A small incision is made in the eardrum. The doctor then takes a suction instrument and very carefully removes the fluid buildup in your ear. A tiny tube is then placed in the incision to prevent fluid from building up again. The purpose of the tube is to equalize pressure across the ear drum; thereby preventing a vacuum forming in the ear. The tube usually falls out on its own. It can stay in for six months to one year. If it does not fall out on its own you may need to have it surgically removed. You will need to have a follow-up visit with your ENT doctor to make sure the tubes are still in place and still functioning properly.
You will be tired after surgery due to the use of anesthesia. This should subside the day after surgery. Generally the recovery period for this surgery is one to two days.The presence of the tube should not cause pain after the first day. If pain persists after the first day, please contact our office. Fever is unusual after ear surgery, but a low-grade temperature is common after anesthesia. This can usually be controlled with Tylenol. If the fever continues for more than three days or is not controlled with Tylenol please contact our office. If tubes have been placed in addition to an adenoidectomy you may have pain from your throat referred to your ear. This can last up to one week following surgery. Chewing gum can help alleviate this pain.
You will have a follow-up appointment two weeks following surgery with an audiogram to make sure the tubes are in place and functioning properly.

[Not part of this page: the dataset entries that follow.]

==> src/rtl/redstone_pkg.sv <==
// Shared redstone types for the torch / repeater / comparator / dust stages.
// Holds the 4-bit strength type, its limits, the comparator mode and the
// comparator state encoding.
package redstone_pkg;

    typedef logic [3:0] redstone;

    localparam redstone REDSTONE_OFF = 4'd0;
    localparam redstone REDSTONE_MAX = 4'd15;

    typedef enum logic {
        CMP_COMPARE  = 1'b0,
        CMP_SUBTRACT = 1'b1
    } cmp_mode_e;

    typedef enum logic {
        CMP_IDLE    = 1'b0,
        CMP_PENDING = 1'b1
    } comparator_state_e;

    // Larger of two strengths; shared by side-input and dust merging.
    function automatic redstone redstone_max(input redstone a, input redstone b);
        return (a > b) ? a : b;
    endfunction

endpackage

==> src/rtl/redstone_max2.sv <==
// Combinational max of two redstone strengths.
module redstone_max2
    import redstone_pkg::*;
(
    input  redstone i_a,
    input  redstone i_b,
    output redstone o_max
);

    assign o_max = redstone_max(i_a, i_b);

endmodule

==> src/rtl/redstone_comparator.sv <==
// Tick-accurate redstone comparator.
// Output changes are scheduled and land DELAY game ticks later; the value
// written is the target at expiry, so pulses shorter than DELAY are swallowed.
// Optional feature: define REDSTONE_COMPARATOR_SUBTRACT_EN to enable subtract
// mode via the mode input; otherwise mode is ignored and only compare exists.
module redstone_comparator
    import redstone_pkg::*;
#(
    parameter int unsigned DELAY = 2
)
(
    input  logic    clk,
    input  logic    rst,
    input  logic    tick_en,
    input  redstone back,
    input  redstone lside,
    input  redstone rside,
    input  logic    mode,
    output redstone out,
    output logic    out_on,
    output logic    pending
);

    if (DELAY < 1 || DELAY > int'(REDSTONE_MAX)) begin : g_delay_check
        $error("redstone_comparator: DELAY must be in 1..15");
    end

    localparam logic [3:0] CNT_LOAD = 4'(DELAY - 1);

    comparator_state_e r_state;
    comparator_state_e w_state_nxt;
    logic [3:0]        r_cnt;
    logic [3:0]        w_cnt_nxt;
    redstone           r_out;
    redstone           w_out_nxt;
    logic              r_out_on;
    redstone           w_side;
    redstone           w_target;

    redstone_max2 u_side_max (
        .i_a   (lside),
        .i_b   (rside),
        .o_max (w_side)
    );

`ifdef REDSTONE_COMPARATOR_SUBTRACT_EN
    cmp_mode_e  w_mode;
    logic [4:0] w_diff;

    assign w_mode = cmp_mode_e'(mode);
    // Borrow out of the 5-bit difference means side exceeded back.
    assign w_diff = {1'b0, back} - {1'b0, w_side};

    // Target strength: compare passes back through, subtract clamps at 0
    always_comb begin
        w_target = REDSTONE_OFF;
        if (w_mode == CMP_SUBTRACT) begin
            w_target = w_diff[4] ? REDSTONE_OFF : w_diff[3:0];
        end else begin
            w_target = (back >= w_side) ? back : REDSTONE_OFF;
        end
    end
`else
    logic w_unused_mode;
    assign w_unused_mode = mode;

    // Target strength: compare mode only, back passes if it holds off the sides
    always_comb begin
        w_target = REDSTONE_OFF;
        if (back >= w_side) begin
            w_target = back;
        end
    end
`endif

    // Scheduler next-state: arm on mismatch, count down, sample target at expiry
    always_comb begin
        w_state_nxt = r_state;
        w_cnt_nxt   = r_cnt;
        w_out_nxt   = r_out;
        if (tick_en) begin
            case (r_state)
                CMP_IDLE: begin
                    if (w_target != r_out) begin
                        w_state_nxt = CMP_PENDING;
                        w_cnt_nxt   = CNT_LOAD;
                    end
                end
                CMP_PENDING: begin
                    if (r_cnt == 4'd0) begin
                        w_out_nxt   = w_target;
                        w_state_nxt = CMP_IDLE;
                    end else begin
                        w_cnt_nxt = r_cnt - 4'd1;
                    end
                end
                default: begin
                    w_state_nxt = CMP_IDLE;
                end
            endcase
        end
    end

    // State, countdown and output registers; reset wins over tick_en
    always_ff @(posedge clk) begin
        if (rst) begin
            r_state  <= CMP_IDLE;
            r_cnt    <= 4'd0;
            r_out    <= REDSTONE_OFF;
            r_out_on <= 1'b0;
        end else begin
            r_state  <= w_state_nxt;
            r_cnt    <= w_cnt_nxt;
            r_out    <= w_out_nxt;
            r_out_on <= (w_out_nxt != REDSTONE_OFF);
        end
    end

    assign out     = r_out;
    assign out_on  = r_out_on;
    assign pending = (r_state == CMP_PENDING);

endmodule
==> config.mk <==
export PLATFORM = sky130hd
export DESIGN_NAME = redstone_comparator
export DESIGN_NICKNAME = d
export VERILOG_FILES = /design/src/rtl/redstone_pkg.sv /design/src/rtl/redstone_max2.sv /design/src/rtl/redstone_comparator.sv
export SDC_FILE = /design/constraint.sdc
export NUM_CORES = 1
export LEC_CHECK = 0
export CORE_MARGIN = 2
export CORE_UTILIZATION = 51
export CTS_CLUSTER_SIZE = 40
export DETAILED_ROUTE_END_ITERATION = 12
export PLACE_DENSITY = 0.93
export SLEW_MARGIN = 40
export SYNTH_ARGS = -nofsm -noshare
export SYNTH_HDL_FRONTEND = slang
export SYNTH_SLANG_ARGS = --single-unit
==> constraint.sdc <==
create_clock -name clk -period 4.5 [get_ports clk]
set_input_delay 0.45 -clock clk [delete_from_list [all_inputs] [get_ports clk]]
set_output_delay 0.45 -clock clk [all_outputs]
set_load 0.02 [all_outputs]
---- Word-level counts from Yosys, hierarchy flattened ----
Index checks and enable logic that the tools add are counted.
word-level totals
  input bits .............................. 16
  word-level logic and storage cells ...... 25
  output and inout port bits .............. 6
  flip-flop bits (word level) ............. 10
cells by class
  bitwise operators ....................... 1
  magnitude comparators ................... 2
  eq/ne operators ......................... 3
  multiplexer cells ....................... 11
  add/subtract/negate cells ............... 1
  reduce and logical (&&, ||, !) cells .... 3
operator list
  operator                                           number
  2-to-1 mux 4 bit                                   7
  case mux 4 bit (2 select lines)                    1
  >= comparator 4 bit                                1
  > comparator 4 bit                                 1
  logical NOT 4 bit                                  1
  inequality test 2 bit (second input constant)      2
  inequality test 4 bit                              1
  nonzero test 4 bit                                 1
  subtractor 4 x 1 -> 4 bit (second input constant)  1
  AND reduction 3 bit                                1
  2-to-1 mux 1 bit                                   2
  case mux 1 bit (2 select lines)                    1
  inverter 1 bit                                     1

---- Depth between registers and ports, before layout ----
  word-level depth ........................ 8
  mapped depth ............................ 13
  mapped depth without buffers ............ 13

---- Modules after synthesis ----
A second synthesis with hierarchy kept.
second synthesis, totals
  cell total of the unflattened synthesis .. 108
  area total of the unflattened synthesis .. 892.1 sq um
modules (own cells, without submodules)
  module               seq. area each (sq um)  instances  area an instance (sq um)  cells each
  redstone_comparator  200.2                   1          720.7                     91
  redstone_max2        0.0                     1          171.4                     17

---- Least setup slack after synthesis ----
No wires, ideal clock.
  path type ............................... input to register
  from .................................... input rside[1]
  to ...................................... register r_state, in the netlist pending
  slack ................................... 1.325 ns
  arrival time ............................ 3.059 ns
  required time ........................... 4.384 ns
  stages .................................. 13
  setup time .............................. 0.116 ns
  path buffers ............................ 0
  path through ............................ inv_1 > ha_1 > nor2b_1 > o21a_1 > o21a_1 > o21ai_2 > mux2_2 > ha_1 > nor3b_2 > o21ai_2 > a2111oi_4 > o22ai_2 > a31o_2
on the way
  cells in the longest elaborated chain, start to end .. 7
ends and longest elaborated chain
  what                               line                        source
  from (decl)                        redstone_comparator.sv:17   input redstone rside,
  > comparator 4 bit                 redstone_pkg.sv:23          return (a > b) ? a : b;
  2-to-1 mux 4 bit *                 redstone_pkg.sv:23
  >= comparator 4 bit *              redstone_comparator.sv:70   if (back >= w_side) begin
  2-to-1 mux 4 bit *                 redstone_comparator.sv:70
  inequality test 4 bit *            redstone_comparator.sv:84   if (w_target != r_out) begin
  2-to-1 mux 1 bit *                 redstone_comparator.sv:84
  case mux 1 bit (2 select lines) *  redstone_comparator.sv:82   case (r_state)
  to (signal assigned)               redstone_comparator.sv:112  r_state <= w_state_nxt;
  to (decl)                          redstone_comparator.sv:30   comparator_state_e r_state;
Every way passes the cells marked *; elsewhere a longest branch is shown, timed or not.
A chain may end at the register's enable or synchronous reset.

---- Worst setup path in the final report ----
Same ends and word-level chain as after synthesis.

==> results.py <==
metrics = {
    "clock_tree": {
        "root_buffer": "clkbuf_4",
        "clock_latency_ns": 0.27,
        "path_clk_slew_ns": 0.07,
        "cts_tree": "done",
        "cts_made_buffers": 3,
        "ctsLongestPathBuffers": 2,
        "cts_hold_buf": 0,
        "cts.sinks": 10,
        "cts_resized": 0,
        "postCtsSetupRepairBufs": 0,
        "cts.htree.levels": 1,
    },
    "timing": {
        "max_slew_margin_pct": 54.6,
        "drv_slew": 0,
        "whs_ns": 0.545,
        "tns_ns": 0,
        "hold_viol": 0,
        "skew_ns": 0.00448,
        "fin_crit_sh_pct": 80.9,
        "setup_viol_count_final": 0,
        "tightest_slew_ns": 0.679,
        "min_period_ns": 3.64,
        "fmax_mhz": 275,
        "rsz0062_at_grt": "false",
    },
    "critical_path": {
        "worstPathCellList": "clkdlybuf4s50_1, inv_1, ha_1, nor2b_1, o21a_1, o21a_1, o21ai_2, mux2_2, ha_1, nor3b_2, o21ai_2, a2111oi_4, o22ai_2, a31o_2",
        "cp-start-kind": "input pin",
        "end_kind": "flop",
        "crit_slowest_cell": "clkdlybuf4s50_1",
        "setup.worst_path.class": "input pin to flop",
        "worstPathRequired_ns": 4.66,
        "critPathMaxFanout": 9,
        "cp.arrival_ns": 3.80,
        "slowest_delay_ns": 0.48,
    },
    "synthesis": {
        "synth_top_area_share_pct": 23.8,
        "async_reset_ff_share_pct": 0,
        "ys_types": 37,
        "synth_nets": 125,
        "synth_area_um2": 842,
        "yosysWarnings": 0,
        "avgSynthCellArea_um2": 8.51,
        "synth.area.top_cells": "dfxtp_1, ha_1, a21oi_1, nand3_1, inv_1",
        "synth_commonest_cells": "a21oi_1, dfxtp_1, ha_1, inv_1, nand2_1",
        "synthCells": 99,
        "ys_seq_elements": 10,
        "synth_edf_count": 0,
        "synth_area_leader_cell": "dfxtp_1",
        "yosysSeqAreaShare_pct": 23.8,
        "synth-main-ff-cell": "dfxtp_1",
    },
    "power": {
        "vdd_drop_max_mv": 0.222,
        "leakage_uw": 0.000429,
        "swShare_pct": 33.4,
        "clkPwrFrac_pct": 26.8,
        "pwr-share-seq_pct": 34.5,
        "power_density_nw_per_um2": 276,
        "net-switching-power_uw": 100,
        "p_int_uw": 200,
        "p_comb_share_pct": 38.7,
    },
    "routing": {
        "dr.pass1.iters": 4,
        "ant_nets": 0,
        "drt_wl_total_um": 1920,
        "drc": 0,
        "detailroute.via_count": 830,
        "vias_per_cell": 6.10,
        "routedWlPerCell_um": 14.1,
        "drt_first_iter_violations": 17,
    },
    "final_layout": {
        "diodes": 0,
        "drive_gt1_share_pct": 12.5,
        "stdcell_area_um2": 1090,
        "fillers": 123,
        "fin_nets": 147,
        "synthToLayoutAreaGrowth_pct": 29.1,
    },
    "grt": {
        "track_usage_pct": 20.8,
        "grt_max_degree": 13,
        "gr-total-overflow": 0,
        "grt_pass1_vias": 755,
        "antenna_found_initial": 0,
        "grt_pass1_wl_um": 3130,
    },
    "placed_design": {
        "dp_hpwl_um": 1530,
        "postPlaceCellArea_um2": 1050,
        "portBuffers": 20,
        "gp_congestion": 0.803,
    },
    "floorplan": {
        "fp.dieW_um": 44.6,
        "io_pins": 22,
        "die-height_um": 44.6,
        "core_um2": 1520,
        "die-area_um2": 1990,
        "start_util_pct": 55.3,
        "rows": 14,
    },
    "min_path": {
        "hp-class": "flop to flop",
    },
    "run": {
        "max_cap_violations": 0,
    },
    "status": {
        "status": "complete, no violations",
    },
}
## worst paths after layout
path | from | cells past startpoint | slack (ns) | endpoint
max reg2reg | r_cnt[0] | 6 | 2.61 | out_on
min reg2reg | out[2] | 2 | 0.55 | out[2]
min | out[2] | 2 | 0.55 | out[2]
max | rside[1] | 14 | 0.86 | pending
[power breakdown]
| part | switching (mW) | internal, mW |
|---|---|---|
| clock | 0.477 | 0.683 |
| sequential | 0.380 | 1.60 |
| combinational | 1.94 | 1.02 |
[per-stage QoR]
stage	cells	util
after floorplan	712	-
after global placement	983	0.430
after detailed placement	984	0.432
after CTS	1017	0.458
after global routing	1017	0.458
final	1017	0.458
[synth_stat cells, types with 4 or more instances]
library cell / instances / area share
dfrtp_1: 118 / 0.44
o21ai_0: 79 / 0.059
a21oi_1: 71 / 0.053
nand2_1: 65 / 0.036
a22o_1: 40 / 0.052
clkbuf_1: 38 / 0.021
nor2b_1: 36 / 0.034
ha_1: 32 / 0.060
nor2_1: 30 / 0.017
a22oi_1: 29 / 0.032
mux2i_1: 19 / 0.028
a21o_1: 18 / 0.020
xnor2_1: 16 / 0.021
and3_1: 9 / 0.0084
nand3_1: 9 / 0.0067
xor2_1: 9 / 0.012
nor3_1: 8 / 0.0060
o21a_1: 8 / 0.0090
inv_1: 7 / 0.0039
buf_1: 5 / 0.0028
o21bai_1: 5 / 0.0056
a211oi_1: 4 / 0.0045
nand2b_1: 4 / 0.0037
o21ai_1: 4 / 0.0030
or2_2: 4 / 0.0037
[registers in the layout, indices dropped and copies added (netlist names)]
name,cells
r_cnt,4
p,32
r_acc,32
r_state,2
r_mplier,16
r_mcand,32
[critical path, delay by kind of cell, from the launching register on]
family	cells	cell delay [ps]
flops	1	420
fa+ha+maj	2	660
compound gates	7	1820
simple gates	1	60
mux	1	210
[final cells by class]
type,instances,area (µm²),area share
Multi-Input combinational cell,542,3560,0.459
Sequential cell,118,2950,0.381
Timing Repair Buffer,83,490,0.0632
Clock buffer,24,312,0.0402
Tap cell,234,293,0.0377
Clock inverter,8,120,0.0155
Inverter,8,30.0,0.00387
### src/rtl/gb_register_file.sv
// Byte-organised CPU register file: byte/pair reads and writes,
// single-cycle pair inc/dec and a masked flag byte.
module gb_register_file #(
    parameter int WIDTH     = 8,
    parameter int NUM_PAIRS = 4,
    parameter int FLAG_PAIR = 3,
    parameter logic [WIDTH-1:0] FLAG_MASK = WIDTH'(8'hF0),
    parameter logic [2*WIDTH*NUM_PAIRS-1:0] RESET_VALUE =
        (2*WIDTH*NUM_PAIRS)'(64'h01B0_014D_00D8_0013),
    localparam int SW = $clog2(2*NUM_PAIRS),
    localparam int PW = $clog2(NUM_PAIRS)
) (
    input  logic               i_Clk,
    input  logic               i_nRst,
    input  logic               i_Enable,
    input  logic [SW-1:0]      i_RdSelA,
    input  logic [SW-1:0]      i_RdSelB,
    output logic [WIDTH-1:0]   o_RdA,
    output logic [WIDTH-1:0]   o_RdB,
    input  logic [PW-1:0]      i_RdSelPair,
    output logic [2*WIDTH-1:0] o_RdPair,
    output logic [WIDTH-1:0]   o_Flags,
    input  logic               i_Wr8,
    input  logic [SW-1:0]      i_WrSel8,
    input  logic [WIDTH-1:0]   i_WrData8,
    input  logic               i_WrPair,
    input  logic [PW-1:0]      i_WrSelPair,
    input  logic [2*WIDTH-1:0] i_WrDataPair,
    input  logic [1:0]         i_IncDec,
    input  logic [PW-1:0]      i_IncDecSel,
    input  logic               i_WrFlags,
    input  logic [WIDTH-1:0]   i_FlagData
);

    localparam int NB = 2*NUM_PAIRS;
    localparam int FB = 2*FLAG_PAIR + 1;

    logic [WIDTH-1:0]   regs_q [NB];
    logic [WIDTH-1:0]   regs_d [NB];
    logic [WIDTH-1:0]   rd_a, rd_b;
    logic [2*WIDTH-1:0] rd_pair;
    logic [2*WIDTH-1:0] id_cur, id_nxt;
    logic               id_act;

    function automatic logic [WIDTH-1:0] rst_byte(input int b);
        logic [WIDTH-1:0] v;
        v = RESET_VALUE[(b/2)*2*WIDTH + ((b%2 == 0) ? WIDTH : 0) +: WIDTH];
        if (b == FB) v = v & FLAG_MASK;
        return v;
    endfunction

    // Select loops make out-of-range selects read as zero.
    always_comb begin
        rd_a    = '0;
        rd_b    = '0;
        rd_pair = '0;
        id_cur  = '0;
        for (int b = 0; b < NB; b++) begin
            if (i_RdSelA == SW'(b)) rd_a = regs_q[b];
            if (i_RdSelB == SW'(b)) rd_b = regs_q[b];
        end
        for (int p = 0; p < NUM_PAIRS; p++) begin
            if (i_RdSelPair == PW'(p))
                rd_pair = {regs_q[2*p], regs_q[2*p+1]};
            if (i_IncDecSel == PW'(p))
                id_cur = {regs_q[2*p], regs_q[2*p+1]};
        end
    end

    assign id_act = i_IncDec[0] ^ i_IncDec[1];
    assign id_nxt = i_IncDec[0] ? id_cur + (2*WIDTH)'(1)
                                : id_cur - (2*WIDTH)'(1);

    // Lowest priority source first; later assignments win per byte.
    always_comb begin
        for (int b = 0; b < NB; b++) regs_d[b] = regs_q[b];
        if (i_WrFlags) regs_d[FB] = i_FlagData;
        for (int p = 0; p < NUM_PAIRS; p++)
            if (id_act && i_IncDecSel == PW'(p))
                {regs_d[2*p], regs_d[2*p+1]} = id_nxt;
        for (int b = 0; b < NB; b++)
            if (i_Wr8 && i_WrSel8 == SW'(b)) regs_d[b] = i_WrData8;
        for (int p = 0; p < NUM_PAIRS; p++)
            if (i_WrPair && i_WrSelPair == PW'(p))
                {regs_d[2*p], regs_d[2*p+1]} = i_WrDataPair;
        regs_d[FB] = regs_d[FB] & FLAG_MASK;
    end

    always_ff @(posedge i_Clk or negedge i_nRst) begin
        if (!i_nRst) begin
            for (int b = 0; b < NB; b++) regs_q[b] <= rst_byte(b);
        end else if (i_Enable) begin
            for (int b = 0; b < NB; b++) regs_q[b] <= regs_d[b];
        end
    end

    assign o_RdA    = rd_a;
    assign o_RdB    = rd_b;
    assign o_RdPair = rd_pair;
    assign o_Flags  = regs_q[FB];

endmodule

### config.mk
export PLATFORM = sky130hd
export DESIGN_NAME = gb_register_file
export DESIGN_NICKNAME = d
export VERILOG_FILES = /design/src/rtl/gb_register_file.sv
export SDC_FILE = /design/constraint.sdc
export NUM_CORES = 1
export LEC_CHECK = 0
export ABC_AREA = 1
export CAP_MARGIN = 20
export CORE_UTILIZATION = 45
export DETAILED_ROUTE_END_ITERATION = 7
export PLACE_DENSITY = 0.73
export SYNTH_ARGS = -nofsm -noshare
export SYNTH_HDL_FRONTEND = slang
export SYNTH_SLANG_ARGS = --single-unit
### constraint.sdc
create_clock -name i_Clk -period 3.9 [get_ports i_Clk]
set_input_delay 1.17 -clock i_Clk [delete_from_list [all_inputs] [get_ports i_Clk]]
set_output_delay 1.17 -clock i_Clk [all_outputs]
set_load 0.01 [all_outputs]
==> impl_metrics.py <==
metrics = {
    "global_routing": {
        "grt_remaining_overflow": 0,
        "grt_start_max_net_pins": 36,
        "grt_first_pass_wirelength_mm": 42.5,
        "track_usage_pct": 39.6,
        "grt_pass1_vias": 7723,
        "grt_antenna_before_repair": 0,
    },
    "critical_path": {
        "worstPathCellList": "dlygate4sd2_1 > inv_2 > nand3_2 > buf_6 > buf_4 > o22ai_1 > a21oi_1 > o21ai_0 > a21oi_1 > nand4_1 > dlygate4sd2_1",
        "critical_path_required_ns": 2.73,
        "slowest_stage": "dlygate4sd2_1",
        "timing.rr.start": "o_Flags[5]",
        "critPathTopFamily": "buffers and inverters",
        "start_kind": "input port",
        "r2r_slack_ns": 1.10,
        "cp.arrival_ns": 2.66,
        "cpPeakStageDelay_ns": 0.30,
        "path_max_fanout": 7,
        "worstReg2RegEnd": "regs_q[60]",
        "end_kind": "output port",
        "path_buf_inv": 5,
        "rr_worst_depth": 13,
        "path_class": "in -> out",
    },
    "outcome": {
        "status": "complete, no violations",
    },
    "power_and_ir_drop": {
        "p_per_area_nw_per_um2": 527,
        "leakage_nw": 4.33,
        "ir_worst_vdd_mv": 0.412,
    },
    "yosys": {
        "synthXorXnorAreaFrac_pct": 0.706,
        "yosysWarnings": 0,
        "synth_cell_type_count": 43,
        "syn_area_per_cell_sq_um": 6.07,
        "synthSimpleGateAreaFrac_pct": 29.2,
        "synth_ff_type": "dfrtp_1",
        "synthAdderAreaFrac_pct": 3.15,
        "synthArstFlopShare_pct": 100,
        "syn_area_sq_um": 6200,
        "ys_ff_latch": 60,
        "netlist_instances": 1022,
        "synth_edf_count": 0,
        "synth-compound-area-share_pct": 30.2,
        "seq_area_frac_synth_pct": 24.5,
        "synth_mux_area_share_pct": 0,
        "synth_top_family_by_area": "compound AO/OA/AOI/OAI gates",
    },
    "timing": {
        "hold_viol": 0,
        "final.setup.worst_slack_ns": 0.0690,
        "setup_viol": 0,
        "slew_headroom_pct": 41.6,
        "fin_crit_ns": 3.83,
        "timing.final.crit_share_pct": 98.2,
        "skew_ns": 0.0127,
        "fmax_ghz": 0.261,
        "tightest_slew_ns": 0.876,
        "setup_tns_ns": 0,
        "drv_slew": 0,
    },
    "placement": {
        "place.detailed.hpwl_mm": 21.9,
        "place_congestion": 0.982,
        "io_buffers": 86,
        "pre_cts_slack_ns": -0.507,
    },
    "die": {
        "die_area_sq_um": 14300,
        "die_x_um": 119,
        "core_area_sq_um": 13300,
        "initial_core_util_pct": 46.5,
        "io_pins": 95,
        "num_rows": 42,
        "die_h_um": 119,
    },
    "cells_and_area": {
        "drive_gt1_share_pct": 22.1,
        "final_cell_mix": "nand2_1, inv_1, buf_4",
        "fillers": 1293,
        "antenna_cells": 0,
        "final-seq-area_sq_um": 1520,
        "syn_to_final_growth_pct": 38.0,
        "final_common_cell": "nand2_1",
        "multi_input_area_sq_um": 4150,
        "layout.nets": 1291,
    },
    "clock_tree": {
        "clock_latency_ns": 0.35,
        "cts_sinks": 60,
        "ctsHoldBuffers": 0,
        "cts_tree": "done",
        "clk_pin_slew_ns": 0.06,
        "clock_path_buffers": 2,
        "cts_made_buffers": 9,
        "clockRootBuffer": "clkbuf_16",
        "htreeDepth": 3,
    },
    "flow_run": {
        "cap_violations": 0,
    },
    "drt": {
        "wl_per_cell_um": 20.0,
        "ant_nets": 0,
        "dr_total_vias": 8185,
        "dr.pass1.iters": 5,
        "via_per_inst": 5.84,
        "dr_wl_met2_mm": 12.5,
        "drc_errors": 0,
        "highest_layer": "met4",
        "met1_length_mm": 11.3,
        "drt_wl_total_mm": 28.0,
        "dr_wl_met3_mm": 2.72,
        "initialDrtViolationCount": 950,
    },
    "min_path": {
        "whs_path_depth": 2,
        "worstHoldEndpoint": "o_Flags[5]",
        "hp-start": "o_Flags[5]",
        "hold_path_class": "reg -> reg",
    },
}
-- logic make-up (layout without fill, tap and decap cells) --
family                   Yosys count  after routing
other                              1              4
AO/OA/AOI/OAI                    328            328
AND/OR/NAND/NOR                  426            426
flip-flops                        60             60
adder cells (fa/ha/maj)           15             15
XOR/XNOR                           5              5
buffers and inverters            187            388
-- what timing repair did --
action	in CTS	in global routing
gates cloned	0	1
pin swaps	5	13
setup buffers	3	11
resized for setup	95	64
endpoints found under the hold margin	0	0
setup endpoints to repair	47	70
-- power by group --
group          internal, W  switching (W)
registers         0.000897       0.000343
clock network     0.000432       0.000312
logic              0.00105        0.00148
-- flip-flops by register name, indices dropped and copies added, names as in the netlist --
name     count
regs_q      56
o_Flags      4
-- Yosys cell counts, types with 4 or more instances --
library cell | number | area share, %
a21oi_1 | 111 | 9.0
o22ai_1 | 41 | 4.1
inv_1 | 133 | 8.0
o21ai_0 | 94 | 7.6
nor2_2 | 7 | 0.71
o211ai_1 | 16 | 1.9
nand3b_1 | 7 | 0.85
nand4_1 | 5 | 0.50
a22oi_1 | 8 | 0.97
o21bai_1 | 4 | 0.48
nand2_2 | 6 | 0.61
o21ai_1 | 25 | 2.0
inv_2 | 16 | 0.97
a221oi_1 | 9 | 1.3
clkbuf_1 | 16 | 0.97
buf_2 | 8 | 0.65
nor3_1 | 9 | 0.73
a31oi_1 | 4 | 0.40
dfstp_2 | 16 | 6.8
o2111ai_1 | 6 | 0.85
dfrtp_1 | 44 | 18
buf_4 | 9 | 1.1
nand2_1 | 273 | 17
ha_1 | 14 | 2.8
nand3_1 | 77 | 6.2
nor2_1 | 36 | 2.2
-- worst register-to-register path: cells and delay by family, from the launching register on --
family | cells | cell delay (ns)
AOI/OAI and AO/OA | 5 | 0.89
buffers and inverters | 3 | 0.46
and+or+nand+nor | 4 | 0.42
DFF | 1 | 0.57
adders and majority gates | 1 | 0.34
-- layout make-up --
class                      count  share of cell area (%)
clock inverter                 5                   0.438
timing repair inverter         1                  0.0877
clock buffer                  11                    2.72
tap                          176                    2.57
multi-input combinational    778                    48.4
inverter                     153                    6.72
timing repair buffer         218                    21.3
sequential                    60                    17.8
-- per-stage QoR --
step                util (%)  cell area [sq um]  instances  hold WS [ns]  power [W]
floorplan                  -               6210       1025         0.457    0.00244
global placement        60.0               8000       1372         0.487    0.00361
detailed placement      60.0               8000       1372         0.487    0.00363
CTS                     62.3               8320       1390         0.496    0.00433
global route            64.1               8560       1402         0.518    0.00481
finish                  64.1               8560       1402         0.499    0.00452
-- worst max path at each step --
stage               cells past startpoint  slack (ns)           start      endpoint
detailed placement                     11       -0.51     i_RdSelB[0]      o_RdB[0]
global route                           12       -0.03     i_RdSelA[1]      o_RdA[0]
CTS                                     7      -0.008  i_RdSelPair[1]  o_RdPair[13]
floorplan                              18        0.46  i_IncDecSel[0]    regs_q[30]
global placement                       11       -0.50     i_RdSelB[0]      o_RdB[0]
finish                                 11        0.07     i_RdSelB[2]      o_RdB[7]
-- per-layer routing --
| metal | up-vias | track usage [%] |
|---|---|---|
| li1 | 3858 | - |
| met1 | 3772 | 52.3 |
| met2 | 451 | 62.3 |
| met3 | 104 | 5.84 |
| met4 | 0 | 21.0 |
| met5 | - | 0 |
Note: power is estimated with default switching activity, not from simulation.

It is important that water or dirt not get through the tubes into the middle ear space and cause an ear infection while the tubes are in place. Take extra precautions while bathing and swimming. Ears may be protected by fitted earplugs and custom-made ear molds which can be purchased in our Audiology department. A cotton ball with a small amount of petroleum jelly can be used until ear plugs can be purchased.
Occasionally you may have a small amount of drainage present in the ear canal that comes through the tube. This is fairly normal. If the drainage has an odor or color or if it is accompanied by a fever, please call our office.